HPC Usage Policy (under revision)

HPC

Introduction

This Usage policy applies to the AUB/IT hosted HPC and is meant to ensure that the HPC’s resources are allocated efficiently, fairly and transparently amongst the HPC users.

This policy was originally established to govern the usage of cluster Arza, and is now pending revision to reflect to recent upgrades and migration to cluster Octopus.

The policy is based on core hours allocation per user/group/project as well as a set of defined queues to manage and prioritize the users’ job submissions.

This cluster is comprised of components that are funded by IT (Generic Cluster) which are available to the AUB community at large. Some AUB entities may require dedicated resources for a particular group or project; in which case they would fund the addition of the required components to the cluster (Dedicated Resources).
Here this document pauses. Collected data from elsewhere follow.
What follows belongs to an exercise in optimizing a design on an open flow for small area; a production flow would make more cautious choices. In this exercise RTL edits were held to simulation tests only and were not proved equivalent to the original.

== rev 12 ==
Design main, start of the top module:
module main(in, op, apply, tail, valid, empty, clk, reset);
Size in the first run: ~44 flip-flops, about 24 I/O pins.
Settings: LEC_CHECK=0, ABC_AREA=1, CAP_MARGIN=20, CORE_MARGIN=2, CORE_UTILIZATION=40, SLEW_MARGIN=20; clock period 15.0 ns.
run.sh (not shown) runs the stock make flow with config.mk's settings and CLKGATE_MAP_FILE= SYNTH_SCRIPT=/design/flow/synth_recipe.tcl, a recipe that flattens the netlist after the stock synthesis.
The final layout from rev 12, which completed every stage, passed the timing, design-rule and antenna checks at the end of the flow.
Edits applied to the flow inputs when going from rev 12 to rev 13:
- a deleted ABC_AREA that had been 1
- an added CTS_BUF_LIST of sky130_fd_sc_hd__clkbuf_8
In the flow results for rev 12 and rev 13, the adder and majority gate portion of the synthesized area is smaller on rev 12. Changes observed in rev 13 relative to rev 12: achievable clock frequency increased by 0.58% relative to the old numbers; least setup slack across all paths after layout now larger; register bit count reported by yosys essentially unchanged. Share of the clock period used by the worst path after layout came out lower on rev 13 than on rev 12. In summary, rev 13 completed successfully, with a layout that passed the timing, design-rule and antenna checks. In the reports for rev 12 and rev 13, the smaller via count of the first global-routing pass belongs to rev 13. Rev 13 vs rev 12: number of instances in the synthesized netlist down by more than 10%. Rev 13 vs rev 12, slowest stage cell on the critical path: sky130_fd_sc_hd__fa_1 vs sky130_fd_sc_hd__dfrtp_2. Going from rev 12 to rev 13, sum of routed wire segments on met1 shrank by a few percent.

========
== fjord ==
Starting RTL as in the previous note.
clock: 15.0 ns
lec_check: 0
cap_margin: 20
core_margin: 2
core_utilization: 40
slew_margin: 20
standard.sh (not shown) runs the stock make flow with config.mk's settings and CLKGATE_MAP_FILE= SYNTH_SCRIPT=/design/flow/synth_recipe.tcl, a recipe that flattens the netlist after the stock synthesis.
==> flow/flow/run.sh <==
#!/bin/bash
# The standard layout (standard.sh: ORFS from synthesis to the final layout), with these
# changes, all made through ORFS's own variables:
#  - each port gets a sky130_fd_sc_hd__buf_1 as its buffer (buffer_ports -buffer_cell)
#    instead of the default clkdlybuf4s50_1;
#  - clock tree synthesis builds from clkbuf_4/clkbuf_8 and adds no dummy loads;
#  - after global routing's timing repair, repair_timing -recover_power downsizes gates
#    that have slack to spare (RECOVER_POWER).
# Synthesis is the standard one, unchanged. The make output goes to standard.log in the
# work folder; ORFS's per-step logs stay under orfs/logs/.
set -euo pipefail
bash standard.sh synth > synth.log 2>&1
export BUFFER_PORTS_ARGS="-buffer_cell sky130_fd_sc_hd__buf_1"
export CTS_ARGS="-sink_clustering_enable -repair_clock_nets -dont_use_dummy_load -buf_list {sky130_fd_sc_hd__clkbuf_4 sky130_fd_sc_hd__clkbuf_8}"
export RECOVER_POWER=${RECOVER_POWER_PCT:-100}
bash standard.sh finish > standard.log 2>&1
Inputs modified between fjord and zinc:
==> flow/flow/run.sh <==
#!/bin/bash
# The standard layout (standard.sh: ORFS synthesis to final layout), with two changes:
#  - each port gets a sky130_fd_sc_hd__buf_1 as its buffer (buffer_ports -buffer_cell)
#    instead of the default clkdlybuf4s50_1;
#  - clock tree synthesis builds from clkbuf_8 and adds no dummy loads.
# The make output goes to standard.log in the work folder; ORFS's per-step logs stay under
# orfs/logs/.
set -euo pipefail
export BUFFER_PORTS_ARGS="-buffer_cell sky130_fd_sc_hd__buf_1"
export CTS_ARGS="-sink_clustering_enable -repair_clock_nets -dont_use_dummy_load -buf_list sky130_fd_sc_hd__clkbuf_8"
bash standard.sh finish > standard.log 2>&1
### Flow results
zinc reached the end of the flow, and the finished layout is clean on the timing, design-rule and antenna checks.
On register-to-register setup slack, zinc tracks fjord almost exactly.
zinc vs fjord — number of search-and-repair iterations in the first detailed-routing pass rose 2.
From fjord to zinc the numbers moved as follows: worst setup slack now sits at about the same level.
Met3 wire length | zinc below fjord
Routed wire length essentially unchanged between zinc and fjord.
Cell area after layout essentially unchanged between zinc and fjord.
Changes observed in zinc relative to fjord: wire length per cell about even.

what the ideal ports hide:
The flow's constraints put no driver on any port. The routed layouts listed below were extracted and timed again, unchanged, in two steps.
Step 1: set_driving_cell puts a clkbuf_16 on clk and a buf_2 on each other input, an assumption about the parent block.
Step 2 times the ports against the registers' clock, not the clock port: input delays grow and output delays shrink by t, the midpoint of the rising clock arrivals with the driver on.
a / b / c = no drivers / after step 1 / after step 2; a / b = the first two.
| run | shift t [ns] | slack for setup (ns) | worst setup path after step 2 | clock arrival spread, ns |
|---|---|---|---|---|
| rev 12 | 0.324 | 0.715 / 0.715 / 0.715 | register to register | 0.005 / 0.005 |
| rev 13 | 0.321 | 0.798 / 0.798 / 0.798 | register to register | 0.008 / 0.008 |
| fjord | 0.310 | 0.647 / 0.647 / 0.647 | register to register | 0.024 / 0.023 |
| zinc | 0.311 | 0.649 / 0.649 / 0.649 | register to register | 0.024 / 0.025 |
After both steps setup and hold are still met in every run listed.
The following guidelines apply to the operation of the Generic cluster.

Other policies/queues will need to be developed for the dedicated resources in coordination with those resources’ funder/sponsor.

General Guidelines

By logging into the HPC system all users, indicate awareness and acceptance of this HPC policy.

HPC is available to Faculty, students or any external researcher sponsored by a faculty member.

FCFS (First Come First Server) in the same queue.

Jobs in higher priority queues tend to be scheduled first

Submitting Jobs Outside the LSF queues will be killed.

Default queue is Q2 (24-hours) in case you did not specify a queue name during the submission.

Once a job is in a queue, it cannot be moved to a different queue.

Runtime limit: if the job exceeds the runtime limit related to each queue then it will be killed automatically by lsf.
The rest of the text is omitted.